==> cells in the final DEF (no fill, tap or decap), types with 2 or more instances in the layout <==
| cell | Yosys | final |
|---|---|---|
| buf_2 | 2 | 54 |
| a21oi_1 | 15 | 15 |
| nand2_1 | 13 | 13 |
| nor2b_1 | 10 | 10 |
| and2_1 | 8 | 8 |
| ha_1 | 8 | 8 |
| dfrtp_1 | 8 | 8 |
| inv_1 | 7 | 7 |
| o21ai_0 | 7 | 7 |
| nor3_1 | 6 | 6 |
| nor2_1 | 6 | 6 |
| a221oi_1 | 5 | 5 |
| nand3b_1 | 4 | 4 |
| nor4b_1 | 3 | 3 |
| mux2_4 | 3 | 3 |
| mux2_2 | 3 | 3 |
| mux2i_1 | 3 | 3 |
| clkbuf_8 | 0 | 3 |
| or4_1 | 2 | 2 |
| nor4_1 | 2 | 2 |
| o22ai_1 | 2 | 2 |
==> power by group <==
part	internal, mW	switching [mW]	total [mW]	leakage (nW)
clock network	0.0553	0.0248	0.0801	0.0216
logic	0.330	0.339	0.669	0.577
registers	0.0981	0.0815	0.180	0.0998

- - -

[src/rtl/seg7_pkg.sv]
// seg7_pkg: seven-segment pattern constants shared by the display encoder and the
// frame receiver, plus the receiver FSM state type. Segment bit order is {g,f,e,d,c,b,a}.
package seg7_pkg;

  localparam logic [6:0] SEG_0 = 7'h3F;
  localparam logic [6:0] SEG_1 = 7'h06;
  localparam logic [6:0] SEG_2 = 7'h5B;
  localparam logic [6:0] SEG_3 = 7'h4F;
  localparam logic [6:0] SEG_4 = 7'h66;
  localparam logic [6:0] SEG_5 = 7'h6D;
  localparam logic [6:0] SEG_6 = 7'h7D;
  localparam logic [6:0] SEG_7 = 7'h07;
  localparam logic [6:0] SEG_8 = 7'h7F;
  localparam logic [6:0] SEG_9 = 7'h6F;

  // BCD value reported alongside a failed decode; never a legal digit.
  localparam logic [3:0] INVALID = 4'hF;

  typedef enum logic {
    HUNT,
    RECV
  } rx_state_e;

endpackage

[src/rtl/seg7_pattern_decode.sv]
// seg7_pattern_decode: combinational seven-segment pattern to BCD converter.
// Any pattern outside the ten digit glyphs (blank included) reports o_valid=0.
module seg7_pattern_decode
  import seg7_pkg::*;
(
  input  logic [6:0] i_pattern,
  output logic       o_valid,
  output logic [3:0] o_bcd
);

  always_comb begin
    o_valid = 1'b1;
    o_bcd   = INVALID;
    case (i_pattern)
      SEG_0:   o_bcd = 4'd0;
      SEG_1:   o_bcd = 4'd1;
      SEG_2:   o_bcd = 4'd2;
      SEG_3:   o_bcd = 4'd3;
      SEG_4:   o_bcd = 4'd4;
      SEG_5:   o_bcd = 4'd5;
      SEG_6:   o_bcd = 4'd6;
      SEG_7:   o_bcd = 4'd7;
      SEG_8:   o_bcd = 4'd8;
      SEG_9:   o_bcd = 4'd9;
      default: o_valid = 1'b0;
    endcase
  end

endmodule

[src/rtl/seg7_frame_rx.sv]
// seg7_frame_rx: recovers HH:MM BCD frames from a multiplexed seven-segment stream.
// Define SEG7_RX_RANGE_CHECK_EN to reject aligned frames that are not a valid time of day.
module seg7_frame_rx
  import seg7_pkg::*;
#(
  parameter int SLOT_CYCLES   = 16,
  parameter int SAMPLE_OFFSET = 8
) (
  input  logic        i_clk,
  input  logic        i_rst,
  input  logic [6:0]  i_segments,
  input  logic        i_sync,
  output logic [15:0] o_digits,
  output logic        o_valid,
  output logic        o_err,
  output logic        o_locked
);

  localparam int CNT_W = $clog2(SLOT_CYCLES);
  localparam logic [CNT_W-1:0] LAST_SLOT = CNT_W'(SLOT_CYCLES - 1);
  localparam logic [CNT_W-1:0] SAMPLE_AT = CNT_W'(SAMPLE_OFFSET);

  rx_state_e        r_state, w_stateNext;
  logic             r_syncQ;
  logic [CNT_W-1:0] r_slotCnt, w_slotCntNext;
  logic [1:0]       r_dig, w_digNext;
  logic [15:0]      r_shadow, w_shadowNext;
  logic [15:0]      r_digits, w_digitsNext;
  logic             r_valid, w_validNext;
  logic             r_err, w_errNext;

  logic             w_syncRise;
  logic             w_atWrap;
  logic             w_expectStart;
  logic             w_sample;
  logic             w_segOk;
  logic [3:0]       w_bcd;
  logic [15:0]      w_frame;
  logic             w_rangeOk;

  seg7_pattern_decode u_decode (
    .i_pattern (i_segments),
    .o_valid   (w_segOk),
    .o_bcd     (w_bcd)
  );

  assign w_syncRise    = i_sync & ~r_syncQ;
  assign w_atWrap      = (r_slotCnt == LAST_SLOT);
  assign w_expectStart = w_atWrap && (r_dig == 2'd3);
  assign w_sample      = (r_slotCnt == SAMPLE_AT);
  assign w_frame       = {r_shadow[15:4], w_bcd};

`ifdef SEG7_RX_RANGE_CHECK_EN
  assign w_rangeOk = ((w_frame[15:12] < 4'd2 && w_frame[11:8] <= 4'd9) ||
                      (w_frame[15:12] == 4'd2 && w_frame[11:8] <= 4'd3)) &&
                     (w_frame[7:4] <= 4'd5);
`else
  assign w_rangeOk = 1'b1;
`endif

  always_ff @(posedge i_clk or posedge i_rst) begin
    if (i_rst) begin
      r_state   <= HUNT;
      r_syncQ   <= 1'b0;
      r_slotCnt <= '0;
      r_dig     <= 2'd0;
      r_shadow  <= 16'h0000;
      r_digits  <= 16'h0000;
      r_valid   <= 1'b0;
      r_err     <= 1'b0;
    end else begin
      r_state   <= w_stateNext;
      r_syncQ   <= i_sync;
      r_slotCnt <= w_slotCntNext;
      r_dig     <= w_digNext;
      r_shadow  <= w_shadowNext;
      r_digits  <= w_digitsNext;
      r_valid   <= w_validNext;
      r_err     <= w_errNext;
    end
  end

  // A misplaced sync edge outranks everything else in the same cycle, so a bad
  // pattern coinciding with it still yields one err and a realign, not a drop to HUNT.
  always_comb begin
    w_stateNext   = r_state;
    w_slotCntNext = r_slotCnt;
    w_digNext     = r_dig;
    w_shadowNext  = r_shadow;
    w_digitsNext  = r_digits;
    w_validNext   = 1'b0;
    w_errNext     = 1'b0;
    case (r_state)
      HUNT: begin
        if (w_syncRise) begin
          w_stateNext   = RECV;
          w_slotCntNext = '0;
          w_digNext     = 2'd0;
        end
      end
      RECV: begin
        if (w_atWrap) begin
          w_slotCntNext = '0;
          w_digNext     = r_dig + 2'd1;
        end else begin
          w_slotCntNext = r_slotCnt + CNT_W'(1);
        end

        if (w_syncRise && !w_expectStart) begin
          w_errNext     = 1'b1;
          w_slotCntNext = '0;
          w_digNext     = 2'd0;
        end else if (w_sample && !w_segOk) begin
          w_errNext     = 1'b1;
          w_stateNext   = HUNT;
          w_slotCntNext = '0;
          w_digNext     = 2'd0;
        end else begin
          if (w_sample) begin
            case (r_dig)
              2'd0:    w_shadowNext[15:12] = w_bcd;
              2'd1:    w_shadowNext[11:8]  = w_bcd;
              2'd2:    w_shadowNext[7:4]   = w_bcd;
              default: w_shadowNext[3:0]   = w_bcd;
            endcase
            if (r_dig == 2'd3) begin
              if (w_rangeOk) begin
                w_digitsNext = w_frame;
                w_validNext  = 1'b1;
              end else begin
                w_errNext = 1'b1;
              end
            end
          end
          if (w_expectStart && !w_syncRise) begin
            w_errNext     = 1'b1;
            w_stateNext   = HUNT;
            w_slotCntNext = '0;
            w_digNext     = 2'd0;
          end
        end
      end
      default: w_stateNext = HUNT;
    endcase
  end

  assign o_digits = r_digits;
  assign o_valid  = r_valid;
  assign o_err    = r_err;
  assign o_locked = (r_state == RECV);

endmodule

- - -

* WHAT THIS TASK INVOLVES
Among the entries above, the line containing "cells in the", the line containing "mux2_4 | 3 | 3 |", and all lines between them are to be restated word for word; nothing else belongs in the reply.

* ANSWER SPACE
==> cells in the final DEF (no fill, tap or decap), types with 2 or more instances in the layout <==
| cell | Yosys | final |
|---|---|---|
| buf_2 | 2 | 54 |
| a21oi_1 | 15 | 15 |
| nand2_1 | 13 | 13 |
| nor2b_1 | 10 | 10 |
| and2_1 | 8 | 8 |
| ha_1 | 8 | 8 |
| dfrtp_1 | 8 | 8 |
| inv_1 | 7 | 7 |
| o21ai_0 | 7 | 7 |
| nor3_1 | 6 | 6 |
| nor2_1 | 6 | 6 |
| a221oi_1 | 5 | 5 |
| nand3b_1 | 4 | 4 |
| nor4b_1 | 3 | 3 |
| mux2_4 | 3 | 3 |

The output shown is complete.